[Material for this exercise]

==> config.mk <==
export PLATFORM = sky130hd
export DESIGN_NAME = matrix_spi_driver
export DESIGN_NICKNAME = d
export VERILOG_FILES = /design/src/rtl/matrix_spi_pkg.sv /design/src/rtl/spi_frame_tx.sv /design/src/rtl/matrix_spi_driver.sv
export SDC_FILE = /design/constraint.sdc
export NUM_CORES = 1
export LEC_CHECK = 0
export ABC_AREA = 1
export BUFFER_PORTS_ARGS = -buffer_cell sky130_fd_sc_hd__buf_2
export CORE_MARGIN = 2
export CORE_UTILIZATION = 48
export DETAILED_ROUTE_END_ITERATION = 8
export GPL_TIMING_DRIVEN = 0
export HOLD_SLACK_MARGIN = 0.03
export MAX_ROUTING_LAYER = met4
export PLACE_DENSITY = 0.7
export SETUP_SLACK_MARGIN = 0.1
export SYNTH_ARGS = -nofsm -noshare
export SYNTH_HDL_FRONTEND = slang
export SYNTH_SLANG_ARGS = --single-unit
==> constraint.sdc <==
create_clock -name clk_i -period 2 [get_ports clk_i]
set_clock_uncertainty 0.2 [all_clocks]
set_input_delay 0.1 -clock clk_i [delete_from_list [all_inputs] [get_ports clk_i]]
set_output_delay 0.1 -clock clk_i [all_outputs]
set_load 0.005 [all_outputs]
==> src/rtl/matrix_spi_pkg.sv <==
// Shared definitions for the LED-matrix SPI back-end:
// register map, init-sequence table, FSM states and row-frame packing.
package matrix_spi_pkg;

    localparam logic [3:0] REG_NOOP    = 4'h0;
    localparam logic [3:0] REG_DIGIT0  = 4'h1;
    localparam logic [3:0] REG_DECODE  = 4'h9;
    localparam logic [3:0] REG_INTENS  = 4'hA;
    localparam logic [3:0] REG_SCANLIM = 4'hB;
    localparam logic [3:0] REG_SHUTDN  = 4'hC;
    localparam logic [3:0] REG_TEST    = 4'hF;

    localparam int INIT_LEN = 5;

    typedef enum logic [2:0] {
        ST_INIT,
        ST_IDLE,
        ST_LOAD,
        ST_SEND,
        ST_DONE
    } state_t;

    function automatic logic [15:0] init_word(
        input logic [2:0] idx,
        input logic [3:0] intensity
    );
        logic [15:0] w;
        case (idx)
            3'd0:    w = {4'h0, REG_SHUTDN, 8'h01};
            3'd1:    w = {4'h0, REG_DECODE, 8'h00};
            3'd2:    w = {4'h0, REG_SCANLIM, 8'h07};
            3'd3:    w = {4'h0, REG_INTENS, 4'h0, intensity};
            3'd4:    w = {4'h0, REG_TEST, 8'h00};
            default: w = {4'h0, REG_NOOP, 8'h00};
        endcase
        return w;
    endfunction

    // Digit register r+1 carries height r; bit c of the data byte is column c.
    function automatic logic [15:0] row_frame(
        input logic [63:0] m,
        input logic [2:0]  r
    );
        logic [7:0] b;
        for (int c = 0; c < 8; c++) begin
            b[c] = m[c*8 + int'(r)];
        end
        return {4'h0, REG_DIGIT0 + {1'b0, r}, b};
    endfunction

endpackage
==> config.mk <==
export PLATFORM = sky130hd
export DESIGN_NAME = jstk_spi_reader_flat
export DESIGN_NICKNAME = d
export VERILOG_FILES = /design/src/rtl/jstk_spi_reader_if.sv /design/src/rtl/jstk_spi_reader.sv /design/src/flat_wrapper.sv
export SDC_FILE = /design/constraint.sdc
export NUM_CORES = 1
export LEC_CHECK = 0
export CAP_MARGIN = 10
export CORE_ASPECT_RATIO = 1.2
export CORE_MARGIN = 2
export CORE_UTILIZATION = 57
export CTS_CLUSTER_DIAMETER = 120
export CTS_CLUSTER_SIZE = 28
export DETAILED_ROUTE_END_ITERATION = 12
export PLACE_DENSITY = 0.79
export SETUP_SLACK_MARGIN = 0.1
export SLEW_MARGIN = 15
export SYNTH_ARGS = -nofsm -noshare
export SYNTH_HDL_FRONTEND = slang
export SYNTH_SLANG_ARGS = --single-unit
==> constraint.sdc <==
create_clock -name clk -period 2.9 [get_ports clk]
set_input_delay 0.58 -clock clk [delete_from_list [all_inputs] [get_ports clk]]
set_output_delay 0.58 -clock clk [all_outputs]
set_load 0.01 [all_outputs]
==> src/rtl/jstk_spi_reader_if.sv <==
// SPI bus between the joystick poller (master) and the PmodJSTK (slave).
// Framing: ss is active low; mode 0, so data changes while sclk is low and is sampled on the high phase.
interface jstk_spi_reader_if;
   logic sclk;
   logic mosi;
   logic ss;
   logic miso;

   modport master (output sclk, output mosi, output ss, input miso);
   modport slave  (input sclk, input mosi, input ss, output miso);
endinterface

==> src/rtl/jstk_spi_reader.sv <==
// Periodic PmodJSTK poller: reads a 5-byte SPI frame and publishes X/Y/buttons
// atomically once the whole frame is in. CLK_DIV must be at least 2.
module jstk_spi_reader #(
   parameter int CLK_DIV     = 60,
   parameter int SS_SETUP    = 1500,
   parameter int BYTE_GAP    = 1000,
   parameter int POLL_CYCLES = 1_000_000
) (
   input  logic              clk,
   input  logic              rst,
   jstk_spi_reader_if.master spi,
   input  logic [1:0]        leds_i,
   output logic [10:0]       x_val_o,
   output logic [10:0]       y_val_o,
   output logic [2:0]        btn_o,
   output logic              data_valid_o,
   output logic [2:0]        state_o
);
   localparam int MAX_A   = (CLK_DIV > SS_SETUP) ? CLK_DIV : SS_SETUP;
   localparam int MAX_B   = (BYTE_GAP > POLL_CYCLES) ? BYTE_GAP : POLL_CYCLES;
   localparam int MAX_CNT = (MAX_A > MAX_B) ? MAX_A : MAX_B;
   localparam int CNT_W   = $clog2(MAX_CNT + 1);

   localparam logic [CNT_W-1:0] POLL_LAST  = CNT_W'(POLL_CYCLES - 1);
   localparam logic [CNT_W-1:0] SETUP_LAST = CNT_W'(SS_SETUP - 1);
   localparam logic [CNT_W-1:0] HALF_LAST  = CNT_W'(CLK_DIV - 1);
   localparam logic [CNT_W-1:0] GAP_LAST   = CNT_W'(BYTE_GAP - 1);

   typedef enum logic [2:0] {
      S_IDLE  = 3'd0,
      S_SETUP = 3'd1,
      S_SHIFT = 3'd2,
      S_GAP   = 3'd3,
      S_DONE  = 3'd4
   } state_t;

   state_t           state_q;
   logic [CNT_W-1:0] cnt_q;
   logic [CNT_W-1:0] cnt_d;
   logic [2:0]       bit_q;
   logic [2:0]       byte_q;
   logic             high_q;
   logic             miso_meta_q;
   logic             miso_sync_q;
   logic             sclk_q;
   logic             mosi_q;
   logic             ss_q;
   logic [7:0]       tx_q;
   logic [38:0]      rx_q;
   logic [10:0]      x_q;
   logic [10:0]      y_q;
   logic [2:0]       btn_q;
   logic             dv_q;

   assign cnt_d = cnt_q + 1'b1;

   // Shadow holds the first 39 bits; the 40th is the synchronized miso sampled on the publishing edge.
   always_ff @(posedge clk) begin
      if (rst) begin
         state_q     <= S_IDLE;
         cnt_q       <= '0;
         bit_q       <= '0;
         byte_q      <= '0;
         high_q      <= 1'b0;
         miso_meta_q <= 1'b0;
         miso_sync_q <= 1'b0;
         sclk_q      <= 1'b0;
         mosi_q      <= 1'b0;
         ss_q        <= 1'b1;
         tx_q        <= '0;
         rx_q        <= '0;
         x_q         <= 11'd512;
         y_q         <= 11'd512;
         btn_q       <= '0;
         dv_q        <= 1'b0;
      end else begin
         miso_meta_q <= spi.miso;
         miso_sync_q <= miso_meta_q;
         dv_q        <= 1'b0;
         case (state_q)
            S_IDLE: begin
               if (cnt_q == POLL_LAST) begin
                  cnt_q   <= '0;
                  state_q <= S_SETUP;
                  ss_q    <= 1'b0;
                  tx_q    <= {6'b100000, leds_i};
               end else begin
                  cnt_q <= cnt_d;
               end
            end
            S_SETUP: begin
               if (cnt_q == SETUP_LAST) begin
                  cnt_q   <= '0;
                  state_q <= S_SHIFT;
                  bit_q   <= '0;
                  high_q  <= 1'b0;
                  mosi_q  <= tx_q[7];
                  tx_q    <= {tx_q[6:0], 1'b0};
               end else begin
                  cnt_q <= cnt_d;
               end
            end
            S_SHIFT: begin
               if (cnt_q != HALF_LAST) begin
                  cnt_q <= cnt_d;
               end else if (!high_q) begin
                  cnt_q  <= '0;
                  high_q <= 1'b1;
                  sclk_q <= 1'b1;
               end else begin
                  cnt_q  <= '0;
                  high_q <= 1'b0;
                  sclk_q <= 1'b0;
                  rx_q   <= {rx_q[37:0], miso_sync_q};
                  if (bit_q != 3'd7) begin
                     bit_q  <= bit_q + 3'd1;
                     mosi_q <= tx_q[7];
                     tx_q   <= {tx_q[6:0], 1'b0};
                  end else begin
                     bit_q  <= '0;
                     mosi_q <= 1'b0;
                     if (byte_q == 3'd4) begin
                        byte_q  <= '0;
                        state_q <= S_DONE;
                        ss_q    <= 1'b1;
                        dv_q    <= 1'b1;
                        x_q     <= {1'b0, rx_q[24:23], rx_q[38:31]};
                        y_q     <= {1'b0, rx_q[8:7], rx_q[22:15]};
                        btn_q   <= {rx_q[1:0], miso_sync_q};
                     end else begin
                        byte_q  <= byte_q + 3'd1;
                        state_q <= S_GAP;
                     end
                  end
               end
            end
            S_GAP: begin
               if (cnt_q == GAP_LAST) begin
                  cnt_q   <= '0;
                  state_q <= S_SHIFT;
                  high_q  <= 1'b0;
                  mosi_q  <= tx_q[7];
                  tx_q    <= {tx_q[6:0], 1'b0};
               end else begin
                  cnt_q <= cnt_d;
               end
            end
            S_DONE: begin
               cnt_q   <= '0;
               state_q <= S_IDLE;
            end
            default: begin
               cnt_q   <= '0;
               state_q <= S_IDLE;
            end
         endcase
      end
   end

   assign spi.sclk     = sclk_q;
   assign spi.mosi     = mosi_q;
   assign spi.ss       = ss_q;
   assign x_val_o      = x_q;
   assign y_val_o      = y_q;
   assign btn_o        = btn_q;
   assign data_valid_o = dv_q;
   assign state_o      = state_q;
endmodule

[/Material for this exercise]

Your instructions: Send back exactly, with nothing added, the lines from the first line of the material above through the line holding "create_clock -name clk_i"; both ends are included.

Answer to this exercise:
==> config.mk <==
export PLATFORM = sky130hd
export DESIGN_NAME = matrix_spi_driver
export DESIGN_NICKNAME = d
export VERILOG_FILES = /design/src/rtl/matrix_spi_pkg.sv /design/src/rtl/spi_frame_tx.sv /design/src/rtl/matrix_spi_driver.sv
export SDC_FILE = /design/constraint.sdc
export NUM_CORES = 1
export LEC_CHECK = 0
export ABC_AREA = 1
export BUFFER_PORTS_ARGS = -buffer_cell sky130_fd_sc_hd__buf_2
export CORE_MARGIN = 2
export CORE_UTILIZATION = 48
export DETAILED_ROUTE_END_ITERATION = 8
export GPL_TIMING_DRIVEN = 0
export HOLD_SLACK_MARGIN = 0.03
export MAX_ROUTING_LAYER = met4
export PLACE_DENSITY = 0.7
export SETUP_SLACK_MARGIN = 0.1
export SYNTH_ARGS = -nofsm -noshare
export SYNTH_HDL_FRONTEND = slang
export SYNTH_SLANG_ARGS = --single-unit
==> constraint.sdc <==
create_clock -name clk_i -period 2 [get_ports clk_i]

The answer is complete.